Le debo mucho al periodista Íñigo Domínguez, mi compañero y amigo. La investigación de los abusos en la Iglesia católica no hubiera sido posible sin él. Siempre ha estado ahí, agarrándome del brazo para que no me quedase atrapado en el infierno y la depresión. Me mantengo con vida gracias a María Balmaseda Riega, coautora espiritual de este libro y de lo mejor de mis días. Ella es la brújula que ha guiado el curso de mi escritura. A Soco y Manolo, que me acogieron en los peores días de mi escritura. Y, por supuesto, a mi familia, mi madre Prado, mi padre Julio y mi hermano Jonás; las estrellas que me ayudan a orientarme cuando la oscuridad inunda mi futuro.
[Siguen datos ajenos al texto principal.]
Source: an optimization exercise on an open RTL-to-GDS flow (aim: small area and a short achievable clock period). Production flows keep margins and buffers that such runs may drop.
At most, simulation tests tie the RTL to the original design; equivalence was not proved.
Power figures rest on the tool's default switching activity, not on a simulated workload.

==> flow/design.v (excerpt) <==
module data_mem_responder #(
  parameter int DEPTH       = 64,
  parameter int WAIT_STATES = 2
) (
  input  logic        clk,
  input  logic        reset,
  input  logic        req_valid,
  output logic        req_ready,
  input  logic        req_write,
  input  logic [31:0] req_addr,
  input  logic [31:0] req_wdata,
  input  logic [3:0]  req_be,
  output logic        rsp_valid,
  input  logic        rsp_ready,
  output logic [31:0] rsp_rdata,
  output logic        rsp_err
);
Size: roughly 4700 cells after synthesis, ~110 I/O pins, ~59000 um2 of cells after synthesis.
==> module data_mem_responder, before the edit <==
module data_mem_responder #(
  parameter int DEPTH       = 64,
  parameter int WAIT_STATES = 2
) (
  input  logic        clk,
  input  logic        reset,
  input  logic        req_valid,
  output logic        req_ready,
  input  logic        req_write,
  input  logic [31:0] req_addr,
  input  logic [31:0] req_wdata,
  input  logic [3:0]  req_be,
  output logic        rsp_valid,
  input  logic        rsp_ready,
  output logic [31:0] rsp_rdata,
  output logic        rsp_err
);
  logic idle_q, w1_q, w2_q, resp_q;
  always_ff @(posedge clk) begin
    if (reset) begin
      idle_q <= 1'b1;
      w1_q   <= 1'b0;
      w2_q   <= 1'b0;
      resp_q <= 1'b0;
    end else begin
      idle_q <= (idle_q & ~req_valid) | (resp_q & rsp_ready);
      w1_q   <= idle_q & req_valid;
      w2_q   <= w1_q;
      resp_q <= w2_q | (resp_q & ~rsp_ready);
    end
  end
  logic [5:0] cnt_q;
  logic       seen_reset_q;
  always_ff @(posedge clk) begin
    if (reset) seen_reset_q <= 1'b1;
    if (seen_reset_q || !reset) cnt_q <= cnt_q + 6'd1;
    else                        cnt_q <= 6'd0;
  end
  logic [5:0]  pos_q;
  logic        err_q, wr_q;
  logic [31:0] wdata_q;
  logic [3:0]  be_q;
  logic        a_err;
  assign a_err = (|req_addr[1:0]) | (|req_addr[31:8]);
  logic [5:0] pos_d;
  assign pos_d = idle_q ? req_addr[7:2] + cnt_q : pos_q + 6'd1;
  always_ff @(posedge clk) begin
    pos_q <= pos_d;
    if (idle_q) begin
      wr_q    <= req_write;
      wdata_q <= req_wdata;
      be_q    <= req_be;
    end
    err_q <= (idle_q & a_err) | (~idle_q & err_q);
  end
  logic arm1_q, arm2_q, wact;
  logic st_ok;
  assign st_ok = wr_q & ~err_q;
  always_ff @(posedge clk) begin
    arm1_q <= w2_q & st_ok & ~reset;
    arm2_q <= arm1_q;
  end
  assign wact = (w2_q & st_ok & ~reset) | arm1_q | arm2_q;
  localparam int NPORT = 22;
  logic [31:0] ring_d [64];
  logic [NPORT-1:0] psel_q;
  always_ff @(posedge clk)
    for (int k = 0; k < NPORT; k++)
      psel_q[k] <= pos_d == 6'(3 * k);
  function automatic logic inv_pos(input integer p);
    inv_pos = p == 0 ? 1'b1 : ((p - 1) / 3) % 2 == 1;
  endfunction
  logic [31:0] wdata_n;
  assign wdata_n = ~wdata_q;
  logic [31:0] ring_q [64];
  for (genvar p = 0; p < 64; p++) begin : g_ring
    localparam int PREV = (p + 63) % 64;
    if (PREV % 3 == 0) begin : g_port
      for (genvar i = 0; i < 4; i++) begin : g_byte
        logic s;
        assign s = psel_q[PREV / 3] & wact & be_q[i];
        dmr_port8 u_port (
          .s (s),
          .sn(~s),
          .w (inv_pos(PREV) ? wdata_n[8*i +: 8] : wdata_q[8*i +: 8]),
          .p (ring_q[PREV][8*i +: 8]),
          .y (ring_d[p][8*i +: 8])
        );
        always_ff @(posedge clk)
          ring_q[p][8*i +: 8] <= ring_d[p][8*i +: 8];
      end
    end else begin : g_pass
      always_ff @(posedge clk)
        ring_q[p] <= ring_q[PREV];
    end
  end
  logic [31:0] rsel_q;
  always_ff @(posedge clk)
    for (int k = 0; k < 32; k++) rsel_q[k] <= pos_d[5:1] == 5'(k);
  logic [31:0] rword;
  always_comb begin
    rword = 32'd0;
    for (int k = 0; k < 32; k++)
      rword = rword | ({32{rsel_q[k]}} & (inv_pos(2*k) ? ~ring_q[2*k] : ring_q[2*k]));
  end
  logic [31:0] rdata_q;
  logic        rd_ld;
  assign rd_ld = (w1_q | w2_q) & ~pos_q[0];
  always_ff @(posedge clk)
    rdata_q <= ({32{rd_ld & ~wr_q & ~err_q}} & rword) | ({32{~rd_ld}} & rdata_q);
  assign req_ready = idle_q;
  assign rsp_valid = resp_q;
  assign rsp_rdata = rdata_q;
  assign rsp_err   = err_q;
endmodule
La historia de Padre Pica es una de las teselas de un trabajo periodístico mucho más grande en el que ha colaborado una parte de la redacción de El País. Gracias totales a todos ellos, en especial a Pablo Guimón, Silvia Blanco, Manuel Planelles, Eleonora Giovio, Carla Mascia, Roger Sabatés, José Manuel Romero, Paola Navovitch, Lucía Foraster y Goyo Rodríguez. También a Belén Cebrián, allá donde esté. No puedo terminar estas líneas sin citar con cariño y gratitud a Paloma Abad, editora de este proyecto.
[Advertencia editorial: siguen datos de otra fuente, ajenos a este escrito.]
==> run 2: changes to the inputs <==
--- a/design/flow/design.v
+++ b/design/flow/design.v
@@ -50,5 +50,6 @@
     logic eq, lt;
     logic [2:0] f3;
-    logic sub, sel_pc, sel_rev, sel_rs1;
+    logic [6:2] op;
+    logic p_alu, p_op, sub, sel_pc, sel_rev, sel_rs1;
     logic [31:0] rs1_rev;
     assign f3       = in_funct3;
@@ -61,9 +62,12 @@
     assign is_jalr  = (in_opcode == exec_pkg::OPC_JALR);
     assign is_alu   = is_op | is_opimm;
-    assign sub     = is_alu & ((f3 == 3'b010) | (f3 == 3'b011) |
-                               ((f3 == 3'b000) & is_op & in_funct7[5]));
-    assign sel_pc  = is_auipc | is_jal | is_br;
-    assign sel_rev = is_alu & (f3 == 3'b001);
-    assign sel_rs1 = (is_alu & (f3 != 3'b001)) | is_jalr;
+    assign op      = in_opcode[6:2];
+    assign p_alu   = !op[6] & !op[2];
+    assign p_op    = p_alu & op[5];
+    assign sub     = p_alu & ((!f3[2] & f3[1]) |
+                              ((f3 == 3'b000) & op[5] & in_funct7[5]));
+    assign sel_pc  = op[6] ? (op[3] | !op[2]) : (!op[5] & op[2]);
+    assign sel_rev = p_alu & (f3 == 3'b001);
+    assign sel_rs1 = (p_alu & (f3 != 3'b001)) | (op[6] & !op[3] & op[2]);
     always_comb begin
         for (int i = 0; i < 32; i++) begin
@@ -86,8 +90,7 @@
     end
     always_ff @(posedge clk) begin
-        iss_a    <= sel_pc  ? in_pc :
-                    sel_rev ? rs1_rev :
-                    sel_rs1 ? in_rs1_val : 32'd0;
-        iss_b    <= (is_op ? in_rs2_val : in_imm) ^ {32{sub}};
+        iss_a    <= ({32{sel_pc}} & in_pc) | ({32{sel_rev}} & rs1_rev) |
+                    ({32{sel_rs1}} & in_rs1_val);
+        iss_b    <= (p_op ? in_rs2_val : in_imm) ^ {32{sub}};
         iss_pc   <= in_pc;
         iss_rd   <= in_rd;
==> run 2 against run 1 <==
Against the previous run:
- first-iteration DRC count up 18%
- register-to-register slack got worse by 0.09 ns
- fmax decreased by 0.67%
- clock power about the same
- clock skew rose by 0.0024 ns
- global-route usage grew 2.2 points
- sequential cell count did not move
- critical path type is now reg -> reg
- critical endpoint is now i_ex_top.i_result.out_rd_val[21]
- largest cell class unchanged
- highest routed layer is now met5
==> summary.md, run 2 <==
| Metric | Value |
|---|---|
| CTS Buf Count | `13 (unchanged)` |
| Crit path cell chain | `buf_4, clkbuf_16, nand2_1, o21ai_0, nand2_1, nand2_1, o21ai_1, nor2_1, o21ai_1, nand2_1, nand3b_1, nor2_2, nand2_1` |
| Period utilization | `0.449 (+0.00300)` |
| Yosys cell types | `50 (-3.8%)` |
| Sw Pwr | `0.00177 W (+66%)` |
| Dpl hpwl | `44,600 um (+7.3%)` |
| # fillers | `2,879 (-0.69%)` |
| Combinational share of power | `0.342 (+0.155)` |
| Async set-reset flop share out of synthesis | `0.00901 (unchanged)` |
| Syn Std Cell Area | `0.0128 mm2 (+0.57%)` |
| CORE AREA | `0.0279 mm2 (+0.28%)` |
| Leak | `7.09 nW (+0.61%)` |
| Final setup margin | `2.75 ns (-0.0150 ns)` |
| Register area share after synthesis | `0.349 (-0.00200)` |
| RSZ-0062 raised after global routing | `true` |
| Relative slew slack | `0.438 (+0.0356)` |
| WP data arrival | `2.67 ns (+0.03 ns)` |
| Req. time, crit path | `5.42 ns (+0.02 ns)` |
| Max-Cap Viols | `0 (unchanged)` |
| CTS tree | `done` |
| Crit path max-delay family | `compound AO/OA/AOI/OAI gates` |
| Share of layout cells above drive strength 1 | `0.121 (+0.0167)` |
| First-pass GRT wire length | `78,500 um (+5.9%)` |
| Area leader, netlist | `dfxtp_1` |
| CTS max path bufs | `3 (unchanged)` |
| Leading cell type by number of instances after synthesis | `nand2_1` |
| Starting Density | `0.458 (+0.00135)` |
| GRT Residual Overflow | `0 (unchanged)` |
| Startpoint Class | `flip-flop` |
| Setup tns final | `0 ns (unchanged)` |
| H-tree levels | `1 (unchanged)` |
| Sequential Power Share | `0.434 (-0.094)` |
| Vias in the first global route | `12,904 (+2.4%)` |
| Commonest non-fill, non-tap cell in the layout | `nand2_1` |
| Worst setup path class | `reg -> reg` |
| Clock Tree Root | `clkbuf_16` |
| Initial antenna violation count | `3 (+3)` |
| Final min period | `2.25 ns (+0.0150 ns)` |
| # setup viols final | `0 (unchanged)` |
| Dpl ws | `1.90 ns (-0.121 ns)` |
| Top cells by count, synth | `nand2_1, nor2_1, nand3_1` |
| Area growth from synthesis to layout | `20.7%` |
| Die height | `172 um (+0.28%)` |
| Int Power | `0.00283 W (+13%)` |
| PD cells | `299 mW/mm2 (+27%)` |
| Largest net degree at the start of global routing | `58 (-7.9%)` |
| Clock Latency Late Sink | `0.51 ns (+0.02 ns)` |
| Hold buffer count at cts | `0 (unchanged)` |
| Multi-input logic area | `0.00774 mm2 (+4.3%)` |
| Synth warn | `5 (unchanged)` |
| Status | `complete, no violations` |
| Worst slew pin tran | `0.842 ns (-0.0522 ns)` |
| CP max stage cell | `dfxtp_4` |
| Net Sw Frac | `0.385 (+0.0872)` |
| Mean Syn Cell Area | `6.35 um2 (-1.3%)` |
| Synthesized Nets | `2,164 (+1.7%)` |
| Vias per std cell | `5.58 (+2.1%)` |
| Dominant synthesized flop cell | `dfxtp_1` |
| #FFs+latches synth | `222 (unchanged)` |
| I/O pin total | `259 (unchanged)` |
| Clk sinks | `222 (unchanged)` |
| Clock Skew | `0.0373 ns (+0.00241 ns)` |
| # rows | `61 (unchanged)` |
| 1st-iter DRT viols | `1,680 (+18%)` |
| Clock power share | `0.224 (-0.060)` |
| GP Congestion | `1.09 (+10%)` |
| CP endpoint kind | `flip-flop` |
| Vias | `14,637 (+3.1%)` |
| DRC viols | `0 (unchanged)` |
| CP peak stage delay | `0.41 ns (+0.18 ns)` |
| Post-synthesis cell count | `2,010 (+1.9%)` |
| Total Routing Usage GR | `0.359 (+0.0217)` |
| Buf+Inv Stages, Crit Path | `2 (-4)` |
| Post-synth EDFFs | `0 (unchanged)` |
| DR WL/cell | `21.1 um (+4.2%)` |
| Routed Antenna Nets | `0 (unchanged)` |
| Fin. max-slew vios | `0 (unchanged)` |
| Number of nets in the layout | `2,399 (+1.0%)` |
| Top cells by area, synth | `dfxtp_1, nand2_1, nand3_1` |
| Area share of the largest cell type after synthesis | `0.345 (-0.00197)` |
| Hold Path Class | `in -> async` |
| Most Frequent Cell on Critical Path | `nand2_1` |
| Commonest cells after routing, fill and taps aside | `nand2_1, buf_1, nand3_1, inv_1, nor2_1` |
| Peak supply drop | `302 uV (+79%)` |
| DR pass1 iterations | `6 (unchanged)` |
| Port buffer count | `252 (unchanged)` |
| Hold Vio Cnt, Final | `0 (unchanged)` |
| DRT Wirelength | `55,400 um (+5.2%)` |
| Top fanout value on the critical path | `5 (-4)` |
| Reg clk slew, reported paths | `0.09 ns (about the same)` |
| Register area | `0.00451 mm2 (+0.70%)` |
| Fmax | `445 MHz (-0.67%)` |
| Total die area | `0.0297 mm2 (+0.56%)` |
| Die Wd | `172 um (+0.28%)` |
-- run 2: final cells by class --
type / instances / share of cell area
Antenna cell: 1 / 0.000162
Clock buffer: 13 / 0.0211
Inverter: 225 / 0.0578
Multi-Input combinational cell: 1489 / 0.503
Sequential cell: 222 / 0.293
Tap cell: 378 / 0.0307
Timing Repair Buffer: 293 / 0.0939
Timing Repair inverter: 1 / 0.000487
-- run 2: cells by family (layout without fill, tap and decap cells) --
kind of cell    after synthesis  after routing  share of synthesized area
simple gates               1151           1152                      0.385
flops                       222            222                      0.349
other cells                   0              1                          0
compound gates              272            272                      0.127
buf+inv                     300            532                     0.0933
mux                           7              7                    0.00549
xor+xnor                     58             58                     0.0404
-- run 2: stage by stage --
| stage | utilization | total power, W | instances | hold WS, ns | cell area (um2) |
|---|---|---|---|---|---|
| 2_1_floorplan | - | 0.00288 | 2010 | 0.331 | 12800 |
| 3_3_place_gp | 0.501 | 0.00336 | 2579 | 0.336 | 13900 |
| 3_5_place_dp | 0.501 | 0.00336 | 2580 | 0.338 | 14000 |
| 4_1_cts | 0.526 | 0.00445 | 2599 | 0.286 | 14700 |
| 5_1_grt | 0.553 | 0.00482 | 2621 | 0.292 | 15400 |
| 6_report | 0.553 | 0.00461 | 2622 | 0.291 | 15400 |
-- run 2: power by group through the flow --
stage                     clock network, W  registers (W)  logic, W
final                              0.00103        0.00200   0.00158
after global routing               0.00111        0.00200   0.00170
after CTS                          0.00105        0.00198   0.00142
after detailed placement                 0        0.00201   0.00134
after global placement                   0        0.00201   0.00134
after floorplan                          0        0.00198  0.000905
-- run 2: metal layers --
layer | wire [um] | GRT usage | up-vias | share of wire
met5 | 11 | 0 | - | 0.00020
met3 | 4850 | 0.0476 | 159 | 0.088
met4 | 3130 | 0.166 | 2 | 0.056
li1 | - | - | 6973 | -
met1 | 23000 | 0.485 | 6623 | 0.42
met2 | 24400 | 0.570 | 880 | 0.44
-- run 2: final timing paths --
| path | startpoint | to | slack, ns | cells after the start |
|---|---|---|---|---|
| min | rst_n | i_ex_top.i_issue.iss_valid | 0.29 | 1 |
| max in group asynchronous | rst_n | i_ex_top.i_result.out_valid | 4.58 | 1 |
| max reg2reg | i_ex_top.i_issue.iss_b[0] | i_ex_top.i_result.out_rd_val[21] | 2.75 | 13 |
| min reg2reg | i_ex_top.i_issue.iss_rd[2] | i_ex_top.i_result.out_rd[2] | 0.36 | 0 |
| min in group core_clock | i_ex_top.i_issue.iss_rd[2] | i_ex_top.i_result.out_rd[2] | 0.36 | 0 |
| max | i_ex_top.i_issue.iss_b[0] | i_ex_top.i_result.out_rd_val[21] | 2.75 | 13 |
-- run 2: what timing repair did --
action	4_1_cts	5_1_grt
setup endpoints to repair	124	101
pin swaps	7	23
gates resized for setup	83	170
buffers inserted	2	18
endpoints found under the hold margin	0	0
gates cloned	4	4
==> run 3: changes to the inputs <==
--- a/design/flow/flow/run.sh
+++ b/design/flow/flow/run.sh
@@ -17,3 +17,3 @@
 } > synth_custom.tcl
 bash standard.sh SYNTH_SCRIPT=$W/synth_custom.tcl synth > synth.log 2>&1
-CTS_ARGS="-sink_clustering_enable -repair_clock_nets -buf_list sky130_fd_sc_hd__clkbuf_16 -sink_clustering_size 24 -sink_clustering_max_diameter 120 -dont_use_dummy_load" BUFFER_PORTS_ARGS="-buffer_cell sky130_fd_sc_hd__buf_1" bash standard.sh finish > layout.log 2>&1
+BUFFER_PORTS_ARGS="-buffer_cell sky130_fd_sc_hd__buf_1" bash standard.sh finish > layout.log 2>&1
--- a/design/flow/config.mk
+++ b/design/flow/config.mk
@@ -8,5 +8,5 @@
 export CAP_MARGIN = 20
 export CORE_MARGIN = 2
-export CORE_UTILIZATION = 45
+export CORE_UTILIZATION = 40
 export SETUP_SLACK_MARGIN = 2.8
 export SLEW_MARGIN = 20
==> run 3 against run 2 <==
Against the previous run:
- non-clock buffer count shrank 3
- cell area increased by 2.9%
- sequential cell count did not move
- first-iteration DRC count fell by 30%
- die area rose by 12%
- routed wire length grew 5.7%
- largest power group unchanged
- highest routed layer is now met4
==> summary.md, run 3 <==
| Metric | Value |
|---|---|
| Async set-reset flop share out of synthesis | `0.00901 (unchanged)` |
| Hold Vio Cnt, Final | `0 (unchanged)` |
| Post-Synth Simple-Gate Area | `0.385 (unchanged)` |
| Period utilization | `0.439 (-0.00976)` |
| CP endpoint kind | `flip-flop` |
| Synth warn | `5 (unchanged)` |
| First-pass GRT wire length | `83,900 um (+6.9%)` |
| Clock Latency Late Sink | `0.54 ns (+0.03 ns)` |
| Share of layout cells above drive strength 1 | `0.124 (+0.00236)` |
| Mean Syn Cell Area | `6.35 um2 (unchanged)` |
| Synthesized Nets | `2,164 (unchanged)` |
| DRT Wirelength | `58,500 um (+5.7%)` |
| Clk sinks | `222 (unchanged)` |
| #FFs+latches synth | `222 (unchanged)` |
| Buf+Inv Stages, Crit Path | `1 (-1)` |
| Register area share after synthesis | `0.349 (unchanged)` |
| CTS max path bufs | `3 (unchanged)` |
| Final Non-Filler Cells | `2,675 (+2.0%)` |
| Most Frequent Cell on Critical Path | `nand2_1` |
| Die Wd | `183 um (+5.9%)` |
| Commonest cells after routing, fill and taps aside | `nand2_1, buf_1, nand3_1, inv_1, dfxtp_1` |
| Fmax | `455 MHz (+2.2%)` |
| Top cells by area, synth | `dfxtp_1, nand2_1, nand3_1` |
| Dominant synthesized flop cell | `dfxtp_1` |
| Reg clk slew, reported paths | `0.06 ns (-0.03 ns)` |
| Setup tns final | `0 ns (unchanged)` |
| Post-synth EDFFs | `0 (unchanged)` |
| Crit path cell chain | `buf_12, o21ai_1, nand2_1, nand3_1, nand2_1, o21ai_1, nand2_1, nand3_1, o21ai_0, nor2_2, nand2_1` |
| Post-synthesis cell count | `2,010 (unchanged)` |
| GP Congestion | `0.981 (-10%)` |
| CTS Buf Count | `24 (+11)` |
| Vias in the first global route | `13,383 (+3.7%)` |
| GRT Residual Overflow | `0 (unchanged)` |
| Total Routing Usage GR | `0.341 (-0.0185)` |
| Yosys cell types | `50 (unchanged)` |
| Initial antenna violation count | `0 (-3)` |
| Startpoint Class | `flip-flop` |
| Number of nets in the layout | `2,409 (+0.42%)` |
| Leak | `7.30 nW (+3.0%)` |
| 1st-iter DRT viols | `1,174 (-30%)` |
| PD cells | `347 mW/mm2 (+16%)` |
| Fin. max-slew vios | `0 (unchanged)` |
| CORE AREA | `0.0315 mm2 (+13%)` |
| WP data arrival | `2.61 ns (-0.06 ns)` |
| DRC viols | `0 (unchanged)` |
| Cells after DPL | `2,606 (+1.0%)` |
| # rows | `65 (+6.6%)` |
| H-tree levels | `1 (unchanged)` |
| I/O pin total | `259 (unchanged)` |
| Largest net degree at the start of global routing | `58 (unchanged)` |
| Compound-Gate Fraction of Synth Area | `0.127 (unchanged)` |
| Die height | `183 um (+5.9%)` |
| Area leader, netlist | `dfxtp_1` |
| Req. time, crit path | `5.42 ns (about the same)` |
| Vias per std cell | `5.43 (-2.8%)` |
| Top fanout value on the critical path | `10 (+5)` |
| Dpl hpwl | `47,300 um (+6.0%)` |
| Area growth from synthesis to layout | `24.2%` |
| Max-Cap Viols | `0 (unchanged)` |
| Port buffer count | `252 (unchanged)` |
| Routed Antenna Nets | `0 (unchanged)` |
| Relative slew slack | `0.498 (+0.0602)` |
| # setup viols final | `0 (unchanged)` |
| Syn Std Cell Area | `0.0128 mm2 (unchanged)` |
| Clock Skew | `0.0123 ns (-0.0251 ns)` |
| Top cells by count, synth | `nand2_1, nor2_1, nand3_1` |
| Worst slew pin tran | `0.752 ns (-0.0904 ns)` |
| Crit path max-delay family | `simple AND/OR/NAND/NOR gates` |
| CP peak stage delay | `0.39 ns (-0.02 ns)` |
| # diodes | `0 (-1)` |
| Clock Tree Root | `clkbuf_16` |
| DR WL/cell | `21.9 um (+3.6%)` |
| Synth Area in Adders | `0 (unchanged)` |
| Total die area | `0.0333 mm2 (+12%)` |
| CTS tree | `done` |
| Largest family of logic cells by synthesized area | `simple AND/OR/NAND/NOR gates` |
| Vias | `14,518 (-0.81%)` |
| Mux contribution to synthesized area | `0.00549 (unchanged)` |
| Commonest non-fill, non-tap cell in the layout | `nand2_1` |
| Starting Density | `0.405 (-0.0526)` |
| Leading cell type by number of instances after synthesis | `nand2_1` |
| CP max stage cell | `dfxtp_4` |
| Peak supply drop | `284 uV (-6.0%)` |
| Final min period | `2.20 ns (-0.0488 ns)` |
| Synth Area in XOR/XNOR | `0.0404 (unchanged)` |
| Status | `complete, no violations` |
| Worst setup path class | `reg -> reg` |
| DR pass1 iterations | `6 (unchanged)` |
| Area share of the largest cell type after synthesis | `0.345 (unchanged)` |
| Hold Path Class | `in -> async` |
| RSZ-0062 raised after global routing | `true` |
En verdad os digo que todo lo que hicisteis a uno de estos hermanos míos, aun a los más pequeños, a mí me lo hicisteis.
Mateo, 25, 40 (JESÚS DE NAZARET)
El secreto del trastero I
Sus padres habían muerto y alguien tenía que poner orden en la casa familiar para alquilarla. Fernando, con ese vacío que causa la ausencia, entró en los zigzagueantes pasillos del sótano del edificio hasta llegar al discreto trastero. Madrid se preparaba para la peor nevada del siglo, que teñiría de blanco la ciudad y la sumiría en el caos. El invierno de 2020 se presentaba duro y el frío ya arrecía los muros entre los que Fernando se movía en ese momento. El pequeño zulo, de unos pocos metros cuadrados, estaba taponado de cajas, carpetas y muebles. Abrir hueco para meter más bártulos le llevaría horas y varios sacrificios a la basura. No le quedó otro remedio que sacar bulto por bulto y decidir qué salvar del olvido. Y ahí, bajo un tapiz de polvo y encajonada entre otros trastos, apareció una caja de cartón vulgar con la palabra «PICA» escrita en una de las caras. Fernando echó una ojeada. Eran las cosas de su tío Alfonso, al que todo el mundo llamaba Pica, jesuita y misionero en Bolivia. Dentro se encontraban las pocas pertenencias que llegaron desde suelo boliviano en 2009 cuando su tío murió: el pasaporte, algunos libros, un puñado de fotografías y un archivador de color verde.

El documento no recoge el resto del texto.